Mechanism of CALR mutants in Myeloproliferative Neoplasms

Myeloproliferative neoplasms (MPNs) are diseases characterized by abnormal expansion of myeloid cells in the hematopoietic system. Mutations in the CALR gene are seen in about 25% of the MPN patients. The mutant CALR proteins have been shown to induce activation of the Thrombopoietin receptor which is a cytokine receptor expressed on the cell surface. However, it is important to elucidate the molecular mechanisms of the CALR mutant proteins in detail for the development of any novel therapies for MPN patients. To understand these details, we have generated a novel transgenic mouse model that expresses the human mutant CALR protein, specifically within the murine hematopoietic cells, and therefore develops the MPN disease phenotype at an early age. We propose to characterize the development of the disease in this mouse model by analyzing the peripheral blood and other hematopoietic organs of the mice, at different time points. In addition, we will transplant the bone marrow of the CALR mutant mice to immuno-deficient recipient mice to study the disease causing hematopoietic stem cells with the CALR mutations.
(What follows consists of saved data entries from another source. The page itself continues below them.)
**src/hw/rtl/dms_pkg.sv**
```systemverilog
// ----------------------------------------------------------------------------
// dms_pkg
// Shared types, field widths and the sort order for the record sorter.
// ----------------------------------------------------------------------------
package dms_pkg;

	localparam int DMS_CAPACITY  = 64;
	localparam int DMS_NUM_SLOTS = 4;

	localparam int ID_W     = 9;
	localparam int LEVEL_W  = 7;
	localparam int METHOD_W = 3;
	localparam int SLOT_W   = 3;
	localparam int POS_W    = 6;

	localparam int IN_FIELDS_W  = ID_W + LEVEL_W + METHOD_W + SLOT_W;
	localparam int IN_DATA_W    = ((IN_FIELDS_W + 7) / 8) * 8;
	localparam int OUT_FIELDS_W = ID_W + LEVEL_W + METHOD_W + SLOT_W + POS_W;
	localparam int OUT_DATA_W   = ((OUT_FIELDS_W + 7) / 8) * 8;

	localparam logic [SLOT_W-1:0] NOT_HELD = SLOT_W'(4);

	// action codes carried on the input tuser bit
	typedef enum logic {
		ACT_ADD    = 1'b0,
		ACT_FINISH = 1'b1
	} action_t;

	typedef struct packed {
		logic [ID_W-1:0]     id;
		logic [LEVEL_W-1:0]  level;
		logic [METHOD_W-1:0] method;
		logic [SLOT_W-1:0]   slot;
		logic                equipped;
	} rec_t;

	// command broadcast to every cell
	typedef struct packed {
		logic add;
		logic sort;
		logic phase;
		logic shift;
		rec_t rec;
	} cell_ctl_t;

	// true when a must come after b
	function automatic logic goes_after(input rec_t a, input rec_t b);
		logic r;
		if (a.equipped != b.equipped) begin
			r = b.equipped;
		end else if (a.method != b.method) begin
			r = a.method > b.method;
		end else if (a.method == '0) begin
			r = a.level > b.level;
		end else begin
			r = a.id > b.id;
		end
		return r;
	endfunction

endpackage

```
**src/hw/rtl/dms_cell.sv**
```systemverilog
// ----------------------------------------------------------------------------
// dms_cell
// One table entry: id match for duplicates, append write, a compare-swap
// with either neighbor during the sort, and a left shift while emitting.
// ----------------------------------------------------------------------------
module dms_cell #(
	parameter int CAPACITY = dms_pkg::DMS_CAPACITY,
	parameter int INDEX    = 0
) (
	input  logic                                clk,
	input  dms_pkg::cell_ctl_t                  ctl,
	input  logic                                hit,
	input  logic [$clog2(CAPACITY+1)-1:0]       count,
	input  dms_pkg::rec_t                       left_rec,
	input  dms_pkg::rec_t                       right_rec,
	input  logic                                swap_in,
	output logic                                swap_out,
	output logic                                match,
	output dms_pkg::rec_t                       rec
);
	import dms_pkg::*;

	localparam int   CNT_W  = $clog2(CAPACITY + 1);
	localparam logic PARITY = 1'(INDEX % 2);

	rec_t rec_q;
	logic live;
	logic right_live;
	logic at_tail;

	assign live       = count > CNT_W'(INDEX);
	assign right_live = count > CNT_W'(INDEX + 1);
	assign at_tail    = count == CNT_W'(INDEX);
	assign match      = live && (rec_q.id == ctl.rec.id);

	// lower cell of the active pair decides the swap for both
	assign swap_out = ctl.sort && (ctl.phase == PARITY) && right_live
		&& goes_after(rec_q, right_rec);

	always_ff @(posedge clk) begin
		if (ctl.add) begin
			if (hit) begin
				if (match && (ctl.rec.method < rec_q.method)) begin
					rec_q.method <= ctl.rec.method;
					rec_q.level  <= ctl.rec.level;
				end
			end else if (at_tail) begin
				rec_q <= ctl.rec;
			end
		end else if (ctl.sort) begin
			if (swap_out) begin
				rec_q <= right_rec;
			end else if (swap_in) begin
				rec_q <= left_rec;
			end
		end else if (ctl.shift) begin
			rec_q <= right_rec;
		end
	end

	assign rec = rec_q;

endmodule
```
--- config.mk ---
export PLATFORM = sky130hd
export DESIGN_NAME = dotted_ipv4_text_parser
export DESIGN_NICKNAME = d
export VERILOG_FILES = /design/src/design/dipv4_pkg.sv /design/src/design/dipv4_step.sv /design/src/design/dipv4_pack.sv /design/src/design/dotted_ipv4_text_parser.sv
export VERILOG_INCLUDE_DIRS = /design/src /design/src/design
export SDC_FILE = /design/constraint.sdc
export NUM_CORES = 1
export LEC_CHECK = 0
export ABC_AREA = 1
export BUFFER_PORTS_ARGS = -buffer_cell sky130_fd_sc_hd__buf_2
export CAP_MARGIN = 40
export CORE_UTILIZATION = 31
export DETAILED_ROUTE_END_ITERATION = 10
export HOLD_SLACK_MARGIN = 0.06
export SYNTH_ARGS = -nofsm -noshare
export SYNTH_HDL_FRONTEND = slang
export SYNTH_SLANG_ARGS = --single-unit
export TNS_END_PERCENT = 100
--- constraint.sdc ---
create_clock -name clk -period 4.8 [get_ports clk]
set_input_delay 0.48 -clock clk [delete_from_list [all_inputs] [get_ports clk]]
set_output_delay 0.48 -clock clk [all_outputs]
set_load 0.03 [all_outputs]
`config.mk`:
```
export PLATFORM = sky130hd
export DESIGN_NAME = log_record_deframer
export DESIGN_NICKNAME = d
export VERILOG_FILES = /design/src/design/lrd_pkg.sv /design/src/design/lrd_parser.sv /design/src/design/lrd_out_skid.sv /design/src/design/log_record_deframer.sv
export SDC_FILE = /design/constraint.sdc
export NUM_CORES = 1
export LEC_CHECK = 0
export ABC_AREA = 1
export BUFFER_PORTS_ARGS = -buffer_cell sky130_fd_sc_hd__buf_2
export CAP_MARGIN = 20
export CELL_PAD_IN_SITES_DETAIL_PLACEMENT = 0
export CELL_PAD_IN_SITES_GLOBAL_PLACEMENT = 2
export CORE_MARGIN = 1
export CORE_UTILIZATION = 34
export CTS_BUF_LIST = sky130_fd_sc_hd__clkbuf_4 sky130_fd_sc_hd__clkbuf_8
export CTS_CLUSTER_DIAMETER = 150
export DETAILED_ROUTE_END_ITERATION = 6
export PLACE_DENSITY_LB_ADDON = 0.1
export RECOVER_POWER = 50
export SLEW_MARGIN = 20
export SYNTH_ARGS = -nofsm -noshare
export SYNTH_HDL_FRONTEND = slang
export SYNTH_SLANG_ARGS = --single-unit
export TNS_END_PERCENT = 10
```
`constraint.sdc`:
```
create_clock -name clk -period 4.4 [get_ports clk]
set_clock_uncertainty 0.1 [all_clocks]
set_input_delay 0.66 -clock clk [delete_from_list [all_inputs] [get_ports clk]]
set_output_delay 0.66 -clock clk [all_outputs]
set_load 0.005 [all_outputs]
```
$ cat src/flat_wrapper.sv
// flat-port wrapper written by rule: the top's interface ports become plain ports
module qrs_front_flat 
#(
  parameter int COEF_WIDTH = 16
)
  (clk, rst, push, item, full, coefs_valid, coefs_coef_a, coefs_coef_b, coefs_coef_c, coefs_ready);
  qrs_in_if #(.COEF_WIDTH(COEF_WIDTH)) coefs_i ();
  input  logic clk;
  input  logic rst;
  output logic push;
  output qrs_pkg::item_t item;
  input  logic full;
  input wire logic [$bits(coefs_i.valid)-1:0] coefs_valid;
  input wire logic [$bits(coefs_i.coef_a)-1:0] coefs_coef_a;
  input wire logic [$bits(coefs_i.coef_b)-1:0] coefs_coef_b;
  input wire logic [$bits(coefs_i.coef_c)-1:0] coefs_coef_c;
  output wire logic [$bits(coefs_i.ready)-1:0] coefs_ready;
  assign coefs_i.valid = coefs_valid;
  assign coefs_i.coef_a = coefs_coef_a;
  assign coefs_i.coef_b = coefs_coef_b;
  assign coefs_i.coef_c = coefs_coef_c;
  assign coefs_ready = coefs_i.ready;
  qrs_front #(.COEF_WIDTH(COEF_WIDTH)) u_core (.clk(clk), .rst(rst), .coefs(coefs_i), .push(push), .item(item), .full(full));
endmodule
`config.mk`:
```
export PLATFORM = sky130hd
export DESIGN_NAME = qrs_queue
export DESIGN_NICKNAME = d
export VERILOG_FILES = /design/src/hw/rtl/qrs_pkg.sv /design/src/hw/rtl/qrs_queue.sv
export SDC_FILE = /design/constraint.sdc
export NUM_CORES = 1
export LEC_CHECK = 0
export ABC_AREA = 0
export BUFFER_PORTS_ARGS = -buffer_cell sky130_fd_sc_hd__buf_2
export CORE_UTILIZATION = 56
export DETAILED_ROUTE_END_ITERATION = 6
export HOLD_SLACK_MARGIN = 0.02
export PLACE_DENSITY = 0.86
export SLEW_MARGIN = 30
export SYNTH_ARGS = -nofsm -noshare
export SYNTH_HDL_FRONTEND = slang
export SYNTH_SLANG_ARGS = --single-unit
```
`constraint.sdc`:
```
create_clock -name clk -period 14.5 [get_ports clk]
set_input_delay 2.175 -clock clk [delete_from_list [all_inputs] [get_ports clk]]
set_output_delay 2.175 -clock clk [all_outputs]
set_load 0.1 [all_outputs]
```
`src/hw/rtl/qrs_pkg.sv`:
```
`timescale 1ns / 1ps
package qrs_pkg;

  // Internal datapath widths cover the widest coefficient (32 bits).
  localparam int MagW  = 32;
  localparam int DiscW = 66;
  localparam int RadW  = 64;
  localparam int RootW = 32;
  localparam int NumW  = 64;
  localparam int DivW  = 66;
  localparam int QuoW  = 33;
  localparam int SqrtSteps = RadW / 2;
  localparam int DivSteps  = QuoW;

  localparam logic [DiscW-1:0] SmallLimit = DiscW'(1) << 48;
  localparam logic [QuoW-1:0]  QuoMaxPos  = 33'h0_7FFF_FFFF;
  localparam logic [QuoW-1:0]  QuoMinMag  = 33'h0_8000_0000;
  localparam logic signed [31:0] ValMax = 32'sh7FFF_FFFF;
  localparam logic signed [31:0] ValMin = 32'sh8000_0000;
  localparam int ShiftSmall = 7;
  localparam int ShiftLarge = 15;

  typedef enum logic [1:0] {
    CASE_REAL    = 2'd0,
    CASE_DOUBLE  = 2'd1,
    CASE_COMPLEX = 2'd2,
    CASE_AZERO   = 2'd3
  } root_case_t;

  // One classified request between front and back.
  typedef struct packed {
    root_case_t            rcase;
    logic                  a_neg;
    logic [MagW-1:0]       a_mag;
    logic signed [MagW-1:0] b;
    logic                  is_small;
    logic [RadW-1:0]       rad;
  } item_t;

  function automatic logic [MagW-1:0] mag(input logic signed [MagW-1:0] v);
    mag = v[MagW-1] ? MagW'(-v) : MagW'(v);
  endfunction

endpackage

```
`src/hw/rtl/qrs_queue.sv`:
```
`timescale 1ns / 1ps
module qrs_queue (
  input  logic           clk,
  input  logic           rst,
  input  logic           push,
  input  qrs_pkg::item_t wr_item,
  output logic           full,
  input  logic           pop,
  output logic           nonempty,
  output qrs_pkg::item_t rd_item
);

  qrs_pkg::item_t mem [2];
  logic           wptr, rptr;
  logic [1:0]     count;

  assign full     = (count == 2'd2);
  assign nonempty = (count != 2'd0);
  assign rd_item  = mem[rptr];

  always_ff @(posedge clk) begin
    if (rst) begin
      wptr  <= 1'b0;
      rptr  <= 1'b0;
      count <= 2'd0;
    end else begin
      if (push) wptr <= !wptr;
      if (pop) rptr <= !rptr;
      count <= count + 2'(push) - 2'(pop);
    end
  end

  always_ff @(posedge clk) begin
    if (push) mem[wptr] <= wr_item;
  end

endmodule

```
==> results of run 1 <==
==> sequential cells by signal (all words and copies together) (netlist names), named ones only <==
register  count
mem         264
count         2
rptr          1
wptr          1
==> worst min-delay path: stages, from the launching register on <==
cell	delay, ps
dfxtp_1	330
xnor2_1	90
nor2_1	70
==> cell usage in the layout, fill, tap and decap left out <==
cell type / Yosys / final
buf_2: 5 / 269
edfxtp_1: 264 / 264
mux2_4: 80 / 80
mux2_2: 52 / 52
clkbuf_16: 0 / 27
clkinv_1: 0 / 7
clkinv_2: 0 / 6
clkbuf_1: 0 / 5
buf_4: 0 / 5
nor2_1: 4 / 4
dfxtp_1: 5 / 4
inv_1: 2 / 2
nor2b_1: 3 / 2
xnor2_1: 2 / 2
ha_1: 2 / 2
diode_2: 0 / 1
or2_2: 1 / 1
and2_4: 0 / 1
nor2b_4: 0 / 1
xnor3_1: 1 / 1
dfxtp_4: 0 / 1
bufinv_16: 0 / 1
buf_12: 0 / 1
==> worst max-delay path by stage <==
stage,start,end,slack [ps]
global route,register,rd_item[4],8570
detailed placement,register,rd_item[9],9260
global placement,register,rd_item[29],9330
finish,register,rd_item[37],8730
floorplan,push,mem[0][0],5970
CTS,register,rd_item[9],8720
==> layout make-up <==
type	instances	area, um2
well taps	225	281.5
flip-flops and latches	269	8031
clock inverters	14	86.33
inverters	2	7.507
multi-input cells	146	1908
diodes	1	2.502
repair buffers	275	1404
clock buffers	32	694.4
fillers	1084	5001
==> cell families after synthesis <==
group / synth area share, %
buffers and inverters: 1.478
adder cells (fa/ha/maj): 0.2483
XOR/XNOR: 0.3974
AND/OR/NAND/NOR: 0.4596
flip-flops: 79.68
multiplexers: 17.73
==> layer usage <==
| metal | vias to the layer above | wire length [um] |
|---|---|---|
| li1 | 2298 | - |
| met1 | 2495 | 7083 |
| met2 | 236 | 9345 |
| met3 | 48 | 1557 |
| met4 | 4 | 570 |
| met5 | - | 33 |
==> report_power, final <==
| group | internal, uW | leakage [uW] | switching, uW | total [uW] |
|---|---|---|---|---|
| combinational | 102 | 0.00196 | 390 | 492 |
| sequential | 909 | 0.00252 | 17.5 | 926 |
| clock | 355 | 0.000387 | 261 | 616 |
| total | 1370 | 0.00486 | 668 | 2030 |
==> stage by stage <==
stage | util, % | setup slack, ps
floorplan | - | 5965
global placement | 66.67 | 9326
detailed placement | 66.67 | 9263
CTS | 71.16 | 8719
global route | 71.27 | 8573
finish | 71.29 | 8728
==> impl_metrics.py, run 1 <==
metrics = {
    "die": {
        "ios": 270,
        "die_area_um2": 18530,
        "start_util_pct": 57.84,
        "core_um2": 17420,
        "die_y_um": 136.1,
        "die_w_um": 136.1,
        "rows": 48,
    },
    "grt": {
        "grt_pass1_wl_um": 27260,
        "top_usage_layer": "met2",
        "grt_pass1_vias": 5212,
        "use_met1_pct": 23.66,
        "grt-ovfl-total": 0,
        "grt_start_max_net_pins": 72,
        "antenna_found_initial": 4,
        "grtUsageMet2_pct": 33.76,
        "grtUsageTotal_pct": 19.61,
        "use_met3_pct": 5.295,
    },
    "worst_hold_path": {
        "min_path_type": "register to register",
        "min_from": "rptr",
        "min_to": "rptr",
        "whs_path_depth": 2,
    },
    "critical_path": {
        "crit-reg2reg-launch": "wptr",
        "crit_type": "register to primary output",
        "cp_num_buf_inv": 3,
        "worstSetupEndpointType": "primary output",
        "required_ps": 12320,
        "path_common_cell": "buf_4",
        "cp.depth": 4,
        "startpoint_type": "register",
        "critPathTopFamily": "buffers and inverters",
        "timing.rr.end": "mem[0][84]",
        "critical_path.max_fanout": 56,
        "arrival_ps": 3600,
        "regToRegSetupSlack_ps": 11640,
        "cp_slowest_cell": "buf_4",
        "crit_path_cell_trace": "buf_4, buf_4, mux2_2, buf_2",
        "rr_worst_depth": 3,
        "slowest_delay_ps": 780,
    },
    "clock_tree": {
        "cts_tree": "built",
        "post_cts_resized": 0,
        "postCtsHoldBufs": 0,
        "htreeDepth": 1,
        "clk_latency_ps": 510,
        "numCtsBuffers": 26,
        "ctsLongestPathBuffers": 3,
        "clk_pin_slew_ps": 60,
        "clock-sinks": 269,
        "cts_root_buf": "clkbuf_16",
        "post_cts_buffers": 0,
    },
    "synthesis": {
        "netlist_instances": 432,
        "synth_top_cell_area_share_pct": 78.69,
        "synth_area_leaders": "edfxtp_1 (79%), mux2_4 (12%), mux2_2 (5.8%)",
        "syn_nets": 570,
        "yosysMostFrequentCell": "edfxtp_1",
        "synth-async-reset-ratio_pct": 0,
        "synth.distinct_cells": 15,
        "synth-seq-cells": 269,
        "syn_avg_cell_area_um2": 23.32,
        "yosysWarnings": 0,
        "synth_largest_area_cell": "edfxtp_1",
        "synth_edf_count": 264,
        "synthFlopType": "edfxtp_1",
        "syn_area_um2": 10070,
        "yosysSeqAreaShare_pct": 79.68,
        "synthTopCellsByCount": "edfxtp_1 (264), mux2_4 (80), mux2_2 (52)",
    },
    "route": {
        "drc_errors": 0,
        "routed_wl_um": 18590,
        "vias_per_cell": 5.271,
        "drt_iter0_markers": 251,
        "wl_per_cell_um": 19.28,
        "vias": 5081,
        "first_pass_iters": 4,
        "ant_nets": 0,
    },
    "place": {
        "dpl_cell_area_um2": 11610,
        "gp_congestion": 0.7757,
        "hpwl_um": 12720,
        "dp.cells": 916,
        "port_buffers": 269,
    },
    "timing": {
        "fmax_ghz": 0.1733,
        "slew_headroom_pct": 42.81,
        "slew_violations": 0,
        "fin_crit_sh_pct": 39.80,
        "clock_skew_ps": 7.758,
        "hold_viol_final": 0,
        "finalSetupViolations": 0,
        "rsz0062_at_grt": "false",
        "period_minus_slack_ps": 5772,
        "holdWs_ps": 529.2,
        "tightest_slew_ps": 856.1,
        "tns_ps": 0,
    },
    "outcome": {
        "status": "finished, final reports clean",
    },
    "job": {
        "maxCapViolCount": 0,
    },
    "final_layout": {
        "nNetsFinal": 858,
        "drive_gt1_share_pct": 60.30,
        "areaGrowthSynthToFinish_pct": 23.24,
        "final_cell_count_no_fill": 964,
        "stdcell_area_um2": 12420,
    },
    "pwr": {
        "p_leak_uw": 0.004862,
        "p_per_area_nw_per_um2": 163.8,
        "peakVddDrop_v": 0.0001385,
        "power_uw": 2034,
    },
}
No activity file was read; power rests on OpenSTA's default activity.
CALR mutations induce the activation of the JAK-STAT signaling pathway. We will use transgenic mice without JAK2 or STAT5, to see if the absence of JAK2 or STAT5 can rescue the mice from CALR mutant driven MPN. In addition, we will treat the mice with JAK2 inhibitor Ruxolitinib, which is currently used in clinic for MPN patients with JAK2 mutations, to evaluate the efficacy of this drug on cells with CALR mutations. To understand the molecular details of the oncogenic program of the CALR mutant proteins, we will perform a global transcriptome analysis of the hematopoietic stem cells from the CALR-transgenic mice. This will allow the identification of the genes whose expression is drastically changed in the presence of CALR mutations. We will use the CRISPR-Cas9 genome editing system to confirm the role of these genes in CALR mutant driven disease. This study will provide a novel transgenic mouse model for MPN caused by CALR mutations, which will allow us to understand the biology of these mutations at a molecular level. This will lay the foundation of the development of novel therapeutic possibilities that may prove to be clinically relevant for MPN patients in future.